Your Turn: Are you looking for a part-time job?
A part-time job may fulfill your needs while leaving plenty of spare hours for friends, family, hobbies, travel or whatever else you like.
Take Sue Walbert. Last year, the 64-year-old retired from her position as head librarian at Fauquier High School in Warrenton, Va., but she wasn't ready to quit working. "I was OK with the idea of retiring, but I didn't want to not work at all," she says. "And I definitely wanted to keep my earnings going."
Her solution: a part-time job at the library. Walbert arranged to clock in two days a week through a job-sharing arrangement with a colleague who also wanted to cut back on hours. The sweetener: She collects her pre-retirement hourly wage and is paid for sick and personal days.
"I like being with the kids," adds Walbert. "They laugh at my jokes.
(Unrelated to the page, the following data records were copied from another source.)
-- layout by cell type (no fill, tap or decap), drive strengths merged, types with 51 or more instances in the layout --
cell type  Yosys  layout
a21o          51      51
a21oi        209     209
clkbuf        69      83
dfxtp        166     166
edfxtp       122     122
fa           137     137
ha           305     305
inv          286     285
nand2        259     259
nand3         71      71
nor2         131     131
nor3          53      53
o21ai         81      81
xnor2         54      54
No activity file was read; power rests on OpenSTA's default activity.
And I'm having fun learning how to do different things in the library that I didn't handle before, like online cataloging."
Whatever your motivation for working after retirement, here are five great part-time jobs to consider. Pay ranges, which will vary based on factors such as experience and where you live, are derived from U.S. Department of Labor data.
1. Librarian Assistant/Aide
The nitty-gritty: Duties might include fielding questions, shelving books, helping patrons check out, tracking overdue material and sending notices, as well as cataloging and keeping an eye out for lost and damaged items.
The hours: Schedules vary widely. Big libraries, or those on university campuses, tend to keep the doors open 24 hours a day, while small, local libraries might offer limited day and evening hours.
Median pay range: Small libraries can be cash-strapped and rely on volunteers, but at colleges, large city locations and specialty niche libraries, pay can range from $7.69 to $17.82 per hour. Those figures can more than double, depending on experience and where you live. Qualifications: Experience working in libraries is desirable, as is an undergraduate or master's degree in library science. Larger libraries favor research skills using library resources, databases and other tools, along with the ability to get along with the various denizens of the library. Some skills that will help: Knowledge of word processing, data entry and online searching, ability to keep accurate records, understanding of library operations and general secretarial skills. Love of books is a given.